• **Information shown**:
⁂

[config.mk]
export PLATFORM = sky130hd
export DESIGN_NAME = uart_rx_byte
export DESIGN_NICKNAME = d
export VERILOG_FILES = /design/src/rtl/uart_rx_byte.sv
export SDC_FILE = /design/constraint.sdc
export NUM_CORES = 1
export LEC_CHECK = 0
export ABC_AREA = 1
export CAP_MARGIN = 10
export CORE_ASPECT_RATIO = 0.75
export CORE_MARGIN = 2
export CORE_UTILIZATION = 35
export CTS_CLUSTER_DIAMETER = 150
export DETAILED_ROUTE_END_ITERATION = 8
export GPL_TIMING_DRIVEN = 0
export SKIP_CTS_REPAIR_TIMING = 1
export SYNTH_ARGS = -nofsm -noshare
export SYNTH_HDL_FRONTEND = slang
export SYNTH_SLANG_ARGS = --single-unit
[constraint.sdc]
create_clock -name clk -period 3.55 [get_ports clk]
set_input_delay 1.065 -clock clk [delete_from_list [all_inputs] [get_ports clk]]
set_output_delay 1.065 -clock clk [all_outputs]
set_load 0.1 [all_outputs]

⁂

Set down each line of the material above again, exactly.

[config.mk]
export PLATFORM = sky130hd
export DESIGN_NAME = uart_rx_byte
export DESIGN_NICKNAME = d
export VERILOG_FILES = /design/src/rtl/uart_rx_byte.sv
export SDC_FILE = /design/constraint.sdc
export NUM_CORES = 1
export LEC_CHECK = 0
export ABC_AREA = 1
export CAP_MARGIN = 10
export CORE_ASPECT_RATIO = 0.75
export CORE_MARGIN = 2
export CORE_UTILIZATION = 35
export CTS_CLUSTER_DIAMETER = 150
export DETAILED_ROUTE_END_ITERATION = 8
export GPL_TIMING_DRIVEN = 0
export SKIP_CTS_REPAIR_TIMING = 1
export SYNTH_ARGS = -nofsm -noshare
export SYNTH_HDL_FRONTEND = slang
export SYNTH_SLANG_ARGS = --single-unit
[constraint.sdc]
create_clock -name clk -period 3.55 [get_ports clk]
set_input_delay 1.065 -clock clk [delete_from_list [all_inputs] [get_ports clk]]
set_output_delay 1.065 -clock clk [all_outputs]
set_load 0.1 [all_outputs]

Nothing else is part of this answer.